• **To do**
Every line from the beginning of the data through the line containing "p_leak_nw: 1.214" should be reproduced exactly, and no further lines should be output.

• **Source records**
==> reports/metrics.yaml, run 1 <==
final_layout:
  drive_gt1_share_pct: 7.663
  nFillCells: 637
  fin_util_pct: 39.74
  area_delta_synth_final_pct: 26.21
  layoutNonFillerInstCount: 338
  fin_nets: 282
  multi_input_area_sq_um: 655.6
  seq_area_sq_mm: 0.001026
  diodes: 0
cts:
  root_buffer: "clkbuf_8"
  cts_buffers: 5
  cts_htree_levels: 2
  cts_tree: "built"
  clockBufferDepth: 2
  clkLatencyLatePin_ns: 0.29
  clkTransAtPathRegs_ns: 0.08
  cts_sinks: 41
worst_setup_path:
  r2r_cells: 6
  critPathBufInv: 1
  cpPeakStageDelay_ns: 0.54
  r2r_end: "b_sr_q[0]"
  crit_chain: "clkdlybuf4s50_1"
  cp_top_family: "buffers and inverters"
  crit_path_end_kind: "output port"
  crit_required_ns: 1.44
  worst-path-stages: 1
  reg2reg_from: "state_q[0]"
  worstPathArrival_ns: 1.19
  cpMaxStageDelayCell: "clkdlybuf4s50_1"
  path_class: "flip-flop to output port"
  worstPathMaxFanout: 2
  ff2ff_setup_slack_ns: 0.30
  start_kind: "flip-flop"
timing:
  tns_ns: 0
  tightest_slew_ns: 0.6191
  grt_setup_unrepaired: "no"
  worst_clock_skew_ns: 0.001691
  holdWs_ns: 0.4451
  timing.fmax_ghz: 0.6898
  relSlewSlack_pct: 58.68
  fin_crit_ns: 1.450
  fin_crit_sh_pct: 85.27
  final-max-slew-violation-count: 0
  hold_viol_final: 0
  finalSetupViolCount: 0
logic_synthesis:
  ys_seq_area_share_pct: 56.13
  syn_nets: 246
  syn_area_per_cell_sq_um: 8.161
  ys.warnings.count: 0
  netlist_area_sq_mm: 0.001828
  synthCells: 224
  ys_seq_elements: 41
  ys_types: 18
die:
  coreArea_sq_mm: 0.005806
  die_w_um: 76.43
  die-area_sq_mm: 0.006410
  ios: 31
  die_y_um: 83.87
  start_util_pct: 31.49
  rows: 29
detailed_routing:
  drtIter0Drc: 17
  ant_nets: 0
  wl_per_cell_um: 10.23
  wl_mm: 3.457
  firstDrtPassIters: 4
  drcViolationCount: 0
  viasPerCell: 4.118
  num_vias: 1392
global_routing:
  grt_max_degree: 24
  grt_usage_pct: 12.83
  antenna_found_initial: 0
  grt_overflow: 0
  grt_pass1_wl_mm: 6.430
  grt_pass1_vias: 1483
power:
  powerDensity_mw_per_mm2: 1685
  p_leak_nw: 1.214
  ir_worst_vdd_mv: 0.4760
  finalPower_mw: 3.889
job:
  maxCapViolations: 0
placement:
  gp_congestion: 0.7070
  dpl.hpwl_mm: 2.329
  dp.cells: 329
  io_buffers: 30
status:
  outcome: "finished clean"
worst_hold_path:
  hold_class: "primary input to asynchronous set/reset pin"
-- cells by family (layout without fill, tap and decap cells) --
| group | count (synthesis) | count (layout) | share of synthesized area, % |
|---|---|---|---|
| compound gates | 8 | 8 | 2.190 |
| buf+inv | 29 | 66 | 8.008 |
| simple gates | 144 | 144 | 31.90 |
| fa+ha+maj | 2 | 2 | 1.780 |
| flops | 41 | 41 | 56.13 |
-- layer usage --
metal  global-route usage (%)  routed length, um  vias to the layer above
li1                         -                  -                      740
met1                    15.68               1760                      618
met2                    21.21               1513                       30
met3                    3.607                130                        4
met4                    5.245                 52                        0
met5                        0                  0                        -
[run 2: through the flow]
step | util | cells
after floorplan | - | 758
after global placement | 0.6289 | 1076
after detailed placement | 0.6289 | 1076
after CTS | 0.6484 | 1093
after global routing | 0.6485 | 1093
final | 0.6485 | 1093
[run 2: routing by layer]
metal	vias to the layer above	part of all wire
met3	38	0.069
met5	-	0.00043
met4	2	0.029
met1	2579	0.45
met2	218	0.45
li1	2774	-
==> src/rtl/pattern_scan_ctrl.sv <==
// Word-to-serial frame sequencer with a programmable PLEN-bit pattern matcher and a saturating hit counter.
// Define PSCAN_NONOVERLAP_EN for non-overlapping detection; by default matches may overlap.
module pattern_scan_ctrl #(
  parameter int              W       = 8,
  parameter int              PLEN    = 6,
  parameter int              CW      = 8,
  parameter logic [PLEN-1:0] DEF_PAT = 6'b101101
) (
  input  logic            clk,
  input  logic            rst,
  input  logic            cfg_we,
  input  logic [PLEN-1:0] cfg_pat,
  input  logic            start,
  input  logic            in_valid,
  input  logic [W-1:0]    in_data,
  input  logic            in_last,
  output logic            in_ready,
  output logic            bit_out,
  output logic            bit_valid,
  output logic            hit,
  output logic [CW-1:0]   hit_cnt,
  output logic            busy,
  output logic            done
);

  typedef enum logic [1:0] {IDLE, LOAD, SHIFT, DONE} state_t;

  localparam int              BW        = $clog2(W);
  localparam int              SW        = $clog2(PLEN);
  localparam logic [BW-1:0]   BIT_LAST  = BW'(W - 1);
  localparam logic [SW-1:0]   SEEN_FULL = SW'(PLEN - 1);

  state_t          state, state_nxt;
  logic [PLEN-1:0] pat;
  logic [W-1:0]    shift_q;
  logic            last_q;
  logic [BW-1:0]   bit_cnt;
  logic [PLEN-2:0] hist;
  logic [SW-1:0]   seen;
  logic [PLEN-1:0] window;
  logic            frame_clr;
  logic            word_ld;

  // NOTE: non-blocking assignments in clocked blocks so every register samples pre-edge values.
  always_ff @(posedge clk or negedge rst) begin
    if (!rst) state <= IDLE;
    else      state <= state_nxt;
  end

  // NOTE: every output of this block gets a default first, so no path can infer a latch.
  always_comb begin
    state_nxt = state;
    in_ready  = 1'b0;
    bit_valid = 1'b0;
    busy      = 1'b1;
    done      = 1'b0;
    frame_clr = 1'b0;
    word_ld   = 1'b0;
    case (state)
      IDLE: begin
        busy = 1'b0;
        if (start) begin
          frame_clr = 1'b1;
          state_nxt = LOAD;
        end
      end
      LOAD: begin
        in_ready = 1'b1;
        if (in_valid) begin
          word_ld   = 1'b1;
          state_nxt = SHIFT;
        end
      end
      SHIFT: begin
        bit_valid = 1'b1;
        if (bit_cnt == BIT_LAST) state_nxt = last_q ? DONE : LOAD;
      end
      DONE: begin
        done      = 1'b1;
        state_nxt = IDLE;
      end
      default: state_nxt = IDLE;
    endcase
  end

  // The window pairs the stored history with the bit on the wire, so hit lands on the completing bit.
  assign bit_out = bit_valid & shift_q[W-1];
  assign window  = {hist, bit_out};
  assign hit     = bit_valid && (seen == SEEN_FULL) && (window == pat);

  always_ff @(posedge clk or negedge rst) begin
    if (!rst) begin
      pat     <= DEF_PAT;
      shift_q <= '0;
      last_q  <= 1'b0;
      bit_cnt <= '0;
      hist    <= '0;
      seen    <= '0;
      hit_cnt <= '0;
    end else begin
      // cfg_we lands in the same edge as start, so the new pattern is live for the first bit.
      if (state == IDLE && cfg_we) pat <= cfg_pat;

      if (frame_clr) begin
        hist    <= '0;
        seen    <= '0;
        hit_cnt <= '0;
      end

      if (word_ld) begin
        shift_q <= in_data;
        last_q  <= in_last;
        bit_cnt <= '0;
      end

      if (bit_valid) begin
        shift_q <= {shift_q[W-2:0], 1'b0};
        bit_cnt <= (bit_cnt == BIT_LAST) ? '0 : bit_cnt + 1'b1;
        if (hit && hit_cnt != '1) hit_cnt <= hit_cnt + 1'b1;
`ifdef PSCAN_NONOVERLAP_EN
        if (hit) begin
          hist <= '0;
          seen <= '0;
        end else begin
          hist <= window[PLEN-2:0];
          if (seen != SEEN_FULL) seen <= seen + 1'b1;
        end
`else
        hist <= window[PLEN-2:0];
        if (seen != SEEN_FULL) seen <= seen + 1'b1;
`endif
      end
    end
  end

endmodule
**config.mk**
```make
export PLATFORM = sky130hd
export DESIGN_NAME = ddr_ctr_rd_resp
export DESIGN_NICKNAME = d
export VERILOG_FILES = /design/src/rtl/ddr_ctr_rd_resp.sv
export SDC_FILE = /design/constraint.sdc
export NUM_CORES = 1
export LEC_CHECK = 0
export BUFFER_PORTS_ARGS = -buffer_cell sky130_fd_sc_hd__buf_2
export CAP_MARGIN = 20
export CORE_ASPECT_RATIO = 0.5
export CORE_UTILIZATION = 59
export CTS_BUF_LIST = sky130_fd_sc_hd__clkbuf_4 sky130_fd_sc_hd__clkbuf_8 sky130_fd_sc_hd__clkbuf_16
export CTS_CLUSTER_DIAMETER = 60
export DETAILED_ROUTE_END_ITERATION = 10
export GPL_ROUTABILITY_DRIVEN = 0
export PLACE_DENSITY = 0.85
export SYNTH_ARGS = -nofsm -noshare
export SYNTH_HDL_FRONTEND = slang
export SYNTH_SLANG_ARGS = --single-unit
```
**constraint.sdc**
```tcl
create_clock -name clk -period 2.36 [get_ports clk]
set_input_delay 0.59 -clock clk [delete_from_list [all_inputs] [get_ports clk]]
set_output_delay 0.59 -clock clk [all_outputs]
set_load 0.02 [all_outputs]
```
### src/rtl/bp_pkg.sv
// Shared types for the branch-prediction tracker: per-stage prediction metadata
// and the classification of the instruction resolving in EX.
package bp_pkg;

  localparam logic [31:0] PC_STEP = 32'd4;

  typedef struct packed {
    logic        valid;
    logic [31:0] pc;
    logic        hit;
    logic [31:0] npc;
  } bp_meta_t;

  typedef enum logic [1:0] {RK_NONE, RK_COND, RK_JAL, RK_JALR} res_kind_e;

  // Control-flow decode flags are expected one-hot; jumps take precedence if not.
  function automatic res_kind_e res_kind(input logic is_br, input logic jal,
                                         input logic jalr);
    if (jalr)       return RK_JALR;
    else if (jal)   return RK_JAL;
    else if (is_br) return RK_COND;
    else            return RK_NONE;
  endfunction

endpackage

### src/rtl/bp_meta_reg.sv
// One pipeline register for prediction metadata.
// Priority: reset clears, bubble holds, flush invalidates, otherwise load.
module bp_meta_reg
  import bp_pkg::*;
(
  input  logic     clk,
  input  logic     rst_n,
  input  logic     bubble_i,
  input  logic     flush_i,
  input  bp_meta_t load_i,
  output bp_meta_t meta_o
);

  bp_meta_t meta_q, meta_d;

  always_comb begin
    meta_d = meta_q;
    if (!bubble_i) begin
      if (flush_i) meta_d.valid = 1'b0;
      else         meta_d       = load_i;
    end
  end

  always_ff @(posedge clk) begin
    if (!rst_n) meta_q <= '0;
    else        meta_q <= meta_d;
  end

  assign meta_o = meta_q;

endmodule

### src/rtl/branch_pred_tracker.sv
// Carries BTB predictions IF->ID->EX, checks them at EX, drives the fetch
// redirect and BTB update commands, and keeps prediction statistics.
module branch_pred_tracker
  import bp_pkg::*;
#(
  parameter int CNT_W   = 32,
  parameter bit STAT_EN = 1'b1
) (
  input  logic             clk,
  input  logic             rst_n,
  input  logic             bubbleF,
  input  logic             bubbleD,
  input  logic             bubbleE,
  input  logic             flushF,
  input  logic             flushD,
  input  logic             flushE,
  input  logic [31:0]      pc_f,
  input  logic             btb_hit_f,
  input  logic [31:0]      btb_npc_f,
  input  logic             is_br_e,
  input  logic             jal_e,
  input  logic             jalr_e,
  input  logic             br_taken_e,
  input  logic [31:0]      br_target_e,
  output logic             redirect,
  output logic [31:0]      redirect_pc,
  output logic             btb_write,
  output logic             btb_delete,
  output logic [31:0]      btb_upd_pc,
  output logic [31:0]      btb_upd_tgt,
  output logic [CNT_W-1:0] cnt_branch,
  output logic [CNT_W-1:0] cnt_correct,
  output logic [CNT_W-1:0] cnt_mispred
);

  // There is no IF register here; the IF stall only matters upstream.
  logic unused_bubbleF;
  assign unused_bubbleF = bubbleF;

  bp_meta_t meta_f, meta_id, meta_ex;

  assign meta_f = '{valid: ~flushF, pc: pc_f, hit: btb_hit_f, npc: btb_npc_f};

  bp_meta_reg u_meta_d (
    .clk     (clk),
    .rst_n   (rst_n),
    .bubble_i(bubbleD),
    .flush_i (flushD),
    .load_i  (meta_f),
    .meta_o  (meta_id)
  );

  bp_meta_reg u_meta_e (
    .clk     (clk),
    .rst_n   (rst_n),
    .bubble_i(bubbleE),
    .flush_i (flushE),
    .load_i  (meta_id),
    .meta_o  (meta_ex)
  );

  // Resolve
  res_kind_e   kind;
  logic        res, is_cf, mispred, wr, del;
  logic [31:0] seq_pc, actual, pred;

  assign kind   = res_kind(is_br_e, jal_e, jalr_e);
  assign res    = meta_ex.valid & ~bubbleE;
  assign is_cf  = is_br_e | jal_e | jalr_e;
  assign seq_pc = meta_ex.pc + PC_STEP;
  assign pred   = meta_ex.hit ? meta_ex.npc : seq_pc;

  always_comb begin
    actual = seq_pc;
    case (kind)
      RK_COND:        actual = br_taken_e ? br_target_e : seq_pc;
      RK_JAL, RK_JALR: actual = br_target_e;
      default:        actual = seq_pc;
    endcase
  end

  assign mispred = res & (pred != actual);
  assign wr      = res & ((is_br_e & br_taken_e) | jal_e)
                       & (~meta_ex.hit | (meta_ex.npc != br_target_e));
  // jalr targets are data-dependent, so a stale jalr entry is dropped rather than rewritten.
  assign del     = res & meta_ex.hit & ~wr
                       & ((is_br_e & ~br_taken_e) | jalr_e | ~is_cf);

  assign redirect    = mispred;
  assign redirect_pc = res ? actual : '0;
  assign btb_write   = wr;
  assign btb_delete  = del;
  assign btb_upd_pc  = res ? meta_ex.pc : '0;
  assign btb_upd_tgt = res ? br_target_e : '0;

  // Statistics
  logic inc_branch, inc_correct, inc_mispred;
  assign inc_branch  = res & is_cf;
  assign inc_correct = res & is_cf & ~mispred;
  assign inc_mispred = mispred;

  if (STAT_EN) begin : g_stat
    logic [CNT_W-1:0] cnt_branch_q, cnt_branch_d;
    logic [CNT_W-1:0] cnt_correct_q, cnt_correct_d;
    logic [CNT_W-1:0] cnt_mispred_q, cnt_mispred_d;

    always_comb begin
      cnt_branch_d  = cnt_branch_q  + (inc_branch  ? CNT_W'(1) : CNT_W'(0));
      cnt_correct_d = cnt_correct_q + (inc_correct ? CNT_W'(1) : CNT_W'(0));
      cnt_mispred_d = cnt_mispred_q + (inc_mispred ? CNT_W'(1) : CNT_W'(0));
    end

    always_ff @(posedge clk) begin
      if (!rst_n) begin
        cnt_branch_q  <= '0;
        cnt_correct_q <= '0;
        cnt_mispred_q <= '0;
      end else begin
        cnt_branch_q  <= cnt_branch_d;
        cnt_correct_q <= cnt_correct_d;
        cnt_mispred_q <= cnt_mispred_d;
      end
    end

    assign cnt_branch  = cnt_branch_q;
    assign cnt_correct = cnt_correct_q;
    assign cnt_mispred = cnt_mispred_q;
  end else begin : g_nostat
    assign cnt_branch  = '0;
    assign cnt_correct = '0;
    assign cnt_mispred = '0;
  end

endmodule

### config.mk
export PLATFORM = sky130hd
export DESIGN_NAME = branch_pred_tracker
export DESIGN_NICKNAME = d
export VERILOG_FILES = /design/src/rtl/bp_pkg.sv /design/src/rtl/bp_meta_reg.sv /design/src/rtl/branch_pred_tracker.sv
export SDC_FILE = /design/constraint.sdc
export NUM_CORES = 1
export LEC_CHECK = 0
export ABC_AREA = 1
export CORE_ASPECT_RATIO = 0.7
export CORE_UTILIZATION = 45
export DETAILED_ROUTE_END_ITERATION = 10
export PLACE_DENSITY = 0.72
export SYNTH_ARGS = -nofsm -noshare
export SYNTH_HDL_FRONTEND = slang
export SYNTH_SLANG_ARGS = --single-unit
### constraint.sdc
create_clock -name clk -period 4.9 [get_ports clk]
set_input_delay 0.98 -clock clk [delete_from_list [all_inputs] [get_ports clk]]
set_output_delay 0.98 -clock clk [all_outputs]
set_load 0.03 [all_outputs]
**Word level (Yosys, flattened, before mapping)**

Index checks and enable logic that the tools add are counted.
W data, S select, Z words.

- Flip-flop bits (word level): 228
- Bits of input ports: 109
- Logic and storage cells: 64

- Add/subtract/negate cells: 4
- Equality and inequality tests: 5
- Mux-type cells: 14
- Bitwise gates (word level): 27
- Reduce and logical (&&, ||, !) cells: 3

Operator list:

| operator | number |
|---|---|
| $mux W32 | 5 |
| $add A32 B1 Y32 | 3 |
| $ne A32 B32 Y1 | 2 |
| $pmux W32 S2 | 1 |
| $add A32 B3 Y32 const B | 1 |
| $and A1 B1 Y1 | 11 |
| $not A1 Y1 | 10 |
| $mux W1 | 6 |
| $or A1 B1 Y1 | 6 |
| $eq A2 B2 Y1 const B | 2 |
| $mux W2 | 2 |
| $reduce_and A2 Y1 | 2 |
| $eq A2 B1 Y1 const B | 1 |
| $reduce_or A2 Y1 | 1 |

**Longest topological paths before layout**

Gate-level depths: netlist of the first run.

- Depth in word-level cells: 12
- Gate-level depth with buffers: 34
- Gate-level depth less buffers: 34

**Cells and area by module**

A second synthesis of the first run with hierarchy kept.

- Cells, all modules: 2292
- Area, all modules: 13411.6 um^2

By module, submodules not included:

| module | instances | cells each | area each (um^2) |
|---|---|---|---|
| branch_pred_tracker | 1 | 1458 | 8069.0 |
| bp_meta_reg | 2 | 417 | 2671.3 |

**Least setup slack after synthesis of the first run**

Ideal clock, no wire load.

- Path kind: in2reg
- Start point: input br_taken_e
- End point: register g_stat.cnt_mispred_q[30] (netlist: cnt_mispred[30])
- Setup time: 0.119 ns
- Arrival time: 4.716 ns
- Data required time: 4.781 ns
- Path slack: 0.065 ns
- Cell stages on the path: 28
- Cell sequence: buf_2 > nand2_1 > nand2_1 > buf_2 > buf_4 > o21ai_0 > xor2_1 > nor2_1 > nand2_1 > nor2_1 > nand2_1 > nor2_2 > a21oi_1 > ha_1 > ha_1 > nand3_1 > nor2_2 > nand3_2 > nor3_2 > nand2_1 > nor2_1 > nand3_1 > nor2_2 > nand3_1 > inv_2 > nand2_1 > o21ai_0 > a21oi_1

- Longest elaborated chain between the ends: 6

Ends and longest elaborated chain:

| what | line | text |
|---|---|---|
| start: declaration | branch_pred_tracker.sv:23 | `input logic br_taken_e,` |
| $mux W32 | branch_pred_tracker.sv:76 | `RK_COND: actual = br_taken_e ? br_target_e : seq_pc;` |
| $pmux W32 S2 | branch_pred_tracker.sv:75 | `case (kind)` |
| $ne A32 B32 Y1 | branch_pred_tracker.sv:82 | `assign mispred = res & (pred != actual);` |
| $and A1 B1 Y1 | branch_pred_tracker.sv:82 |  |
| net redirect | branch_pred_tracker.sv:25 | `output logic redirect,` |
| $mux W1 | branch_pred_tracker.sv:110 | `cnt_mispred_d = cnt_mispred_q + (inc_mispred ? CNT_W'(1) : CNT_W'(0));` |
| $add A32 B1 Y32 | branch_pred_tracker.sv:110 |  |
| end signal: assignment | branch_pred_tracker.sv:121 | `cnt_mispred_q <= cnt_mispred_d;` |
| end: declaration | branch_pred_tracker.sv:105 | `logic [CNT_W-1:0] cnt_mispred_q, cnt_mispred_d;` |

The timed path passes the listed nets, and every way through them passes these cells.
A chain may end at the register's enable or synchronous reset.

**Final worst setup path of the first run**

- Start point: input is_br_e
- End point: register g_stat.cnt_correct_q[24] (netlist: cnt_correct[24])

- Longest elaborated chain between the ends: 12
- Elaborated cells between the ends (all ways): 17

Ends and longest elaborated chain:

| what | line | text |
|---|---|---|
| start: declaration | branch_pred_tracker.sv:20 | `input logic is_br_e,` |
| $mux W1 | bp_pkg.sv:21 | `else if (is_br) return RK_COND;` |
| $mux W2 | bp_pkg.sv:20 | `else if (jal) return RK_JAL;` |
| $mux W2 | bp_pkg.sv:19 | `if (jalr) return RK_JALR;` |
| $eq A2 B2 Y1 | branch_pred_tracker.sv:75 |  |
| $reduce_or A2 Y1 | branch_pred_tracker.sv:75 |  |
| $pmux W32 S2 | branch_pred_tracker.sv:75 |  |
| $ne A32 B32 Y1 | branch_pred_tracker.sv:82 |  |
| $and A1 B1 Y1 | branch_pred_tracker.sv:82 |  |
| $not A1 Y1 | branch_pred_tracker.sv:99 | `assign inc_correct = res & is_cf & ~mispred;` |
| $and A1 B1 Y1 (*) | branch_pred_tracker.sv:99 |  |
| $mux W1 (*) | branch_pred_tracker.sv:109 | `cnt_correct_d = cnt_correct_q + (inc_correct ? CNT_W'(1) : CNT_W'(0));` |
| $add A32 B1 Y32 (*) | branch_pred_tracker.sv:109 |  |
| end signal: assignment | branch_pred_tracker.sv:120 | `cnt_correct_q <= cnt_correct_d;` |
| end: declaration | branch_pred_tracker.sv:104 | `logic [CNT_W-1:0] cnt_correct_q, cnt_correct_d;` |

Mark *: on every way between the ends. The rest lies on a longest branch, timed or not.

==> impl_metrics.py, run 1 <==
metrics = {
    "sta": {
        "setup_viol": 0,
        "setup_tns_ns": 0,
        "worst_pin_slew_ns": 0.871,
        "fin_skew_ns": 0.0112,
        "drv_slew": 0,
        "fmax_mhz": 212,
        "slew_headroom_pct": 41.9,
        "whs_ns": 0.451,
        "finalCritPeriodShare_pct": 96.3,
        "period_needed_ns": 4.72,
        "hold_viol": 0,
    },
    "pwr": {
        "leakagePower_nw": 7.19,
        "ir_drop_mv": 0.212,
        "power_density_mw_per_mm2": 254,
        "design_power_total_mw": 4.41,
    },
    "critical_path": {
        "path_depth": 31,
        "crit_arrival_ns": 5.15,
        "r2r_slack_ns": 0.35,
        "crit_slowest_cell": "clkdlybuf4s50_1",
        "cp-end-kind": "flop",
        "crit_family": "simple AND/OR/NAND/NOR gates",
        "worstSetupStartpointType": "primary input",
        "crit_fanout": 12,
        "worstReg2RegEnd": "cnt_correct[24]",
        "slowest_delay_ns": 0.49,
        "cp-startpoint": "is_br_e",
        "critPathBufInv": 5,
        "reg2reg_depth": 31,
        "crit_required_ns": 5.33,
        "crit_top_cell": "nand2_1",
        "r2r-start": "u_meta_e.meta_o[35]",
        "critPathKind": "in2reg",
        "endpoint": "cnt_correct[24]",
    },
    "synth": {
        "synthArstFlopShare_pct": 0,
        "synth_area_leader_cell": "dfxtp_1",
        "synth_seq_area_share_pct": 37.0,
        "synth_area_leaders": "dfxtp_1 37%, nand2_1 13%, nor2_1 11%",
        "synth_nets": 2083,
        "synth_area_mm2": 0.0123,
        "yosysTopAreaCellShare_pct": 37.0,
        "synthCells": 1967,
        "ys_ff_latch": 228,
        "yosys_warnings": 0,
        "ys.flop_type": "dfxtp_1",
        "synth_edf_count": 0,
        "syn_avg_cell_area_um2": 6.27,
        "yosysUniqueCellTypes": 45,
    },
    "cts": {
        "cts.clk_slew.worst_paths_ns": 0.06,
        "cts_max_level": 1,
        "cts_hold_buf": 0,
        "clock-sinks": 228,
        "clock_latency_ns": 0.54,
        "cts_tree": "yes",
        "clock_path_buffers": 3,
        "cts_root_buffer": "clkbuf_16",
        "cts_made_buffers": 25,
    },
    "finish": {
        "final_common_cell": "nand2_1",
        "syn_to_final_growth_pct": 40.9,
        "mostFrequentLayoutCells": "423 x nand2_1, 351 x nor2_1, 279 x clkdlybuf4s50_1",
        "nets": 2443,
        "drive_above_1_share_pct": 10.9,
    },
    "floorplan": {
        "boundaryPins": 304,
        "die_h_um": 141,
        "start_util_pct": 46.0,
        "die-width_um": 200,
        "core_area_mm2": 0.0268,
        "design.die.area_mm2": 0.0281,
        "row_count": 50,
    },
    "global_route": {
        "grt_max_degree": 98,
        "antenna_found_initial": 2,
        "grt_pass1_wl_mm": 66.7,
        "grt_pass1_vias": 12771,
        "grt_usage_pct": 30.0,
        "grt-ovfl-total": 0,
    },
    "min_path": {
        "hp-class": "reg2reg",
        "holdPathStages": 1,
    },
    "detailed_routing": {
        "viasPerCell": 5.22,
        "drtIter0Drc": 1127,
        "wl_mm": 43.4,
        "drtAntennaViolNets": 0,
        "drc_errors": 0,
        "wire_per_inst_um": 16.0,
        "drt_pass1_iterations": 5,
        "vias": 14129,
    },
    "placed_design": {
        "place.gp.congestion": 0.939,
        "place.port_buffers": 302,
        "dp_hpwl_mm": 32.7,
    },
    "status": {
        "status": "complete, no violations",
    },
    "job": {
        "maxCapViolCount": 0,
    },
}
## what timing repair did
action / CTS / global route
resized for setup: 3 / 58
setup endpoints to repair: 3 / 33
hold endpoints to repair: 0 / 0
pin swaps: 0 / 21
buffers inserted: 0 / 11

• **Answer area**
==> reports/metrics.yaml, run 1 <==
final_layout:
  drive_gt1_share_pct: 7.663
  nFillCells: 637
  fin_util_pct: 39.74
  area_delta_synth_final_pct: 26.21
  layoutNonFillerInstCount: 338
  fin_nets: 282
  multi_input_area_sq_um: 655.6
  seq_area_sq_mm: 0.001026
  diodes: 0
cts:
  root_buffer: "clkbuf_8"
  cts_buffers: 5
  cts_htree_levels: 2
  cts_tree: "built"
  clockBufferDepth: 2
  clkLatencyLatePin_ns: 0.29
  clkTransAtPathRegs_ns: 0.08
  cts_sinks: 41
worst_setup_path:
  r2r_cells: 6
  critPathBufInv: 1
  cpPeakStageDelay_ns: 0.54
  r2r_end: "b_sr_q[0]"
  crit_chain: "clkdlybuf4s50_1"
  cp_top_family: "buffers and inverters"
  crit_path_end_kind: "output port"
  crit_required_ns: 1.44
  worst-path-stages: 1
  reg2reg_from: "state_q[0]"
  worstPathArrival_ns: 1.19
  cpMaxStageDelayCell: "clkdlybuf4s50_1"
  path_class: "flip-flop to output port"
  worstPathMaxFanout: 2
  ff2ff_setup_slack_ns: 0.30
  start_kind: "flip-flop"
timing:
  tns_ns: 0
  tightest_slew_ns: 0.6191
  grt_setup_unrepaired: "no"
  worst_clock_skew_ns: 0.001691
  holdWs_ns: 0.4451
  timing.fmax_ghz: 0.6898
  relSlewSlack_pct: 58.68
  fin_crit_ns: 1.450
  fin_crit_sh_pct: 85.27
  final-max-slew-violation-count: 0
  hold_viol_final: 0
  finalSetupViolCount: 0
logic_synthesis:
  ys_seq_area_share_pct: 56.13
  syn_nets: 246
  syn_area_per_cell_sq_um: 8.161
  ys.warnings.count: 0
  netlist_area_sq_mm: 0.001828
  synthCells: 224
  ys_seq_elements: 41
  ys_types: 18
die:
  coreArea_sq_mm: 0.005806
  die_w_um: 76.43
  die-area_sq_mm: 0.006410
  ios: 31
  die_y_um: 83.87
  start_util_pct: 31.49
  rows: 29
detailed_routing:
  drtIter0Drc: 17
  ant_nets: 0
  wl_per_cell_um: 10.23
  wl_mm: 3.457
  firstDrtPassIters: 4
  drcViolationCount: 0
  viasPerCell: 4.118
  num_vias: 1392
global_routing:
  grt_max_degree: 24
  grt_usage_pct: 12.83
  antenna_found_initial: 0
  grt_overflow: 0
  grt_pass1_wl_mm: 6.430
  grt_pass1_vias: 1483
power:
  powerDensity_mw_per_mm2: 1685
  p_leak_nw: 1.214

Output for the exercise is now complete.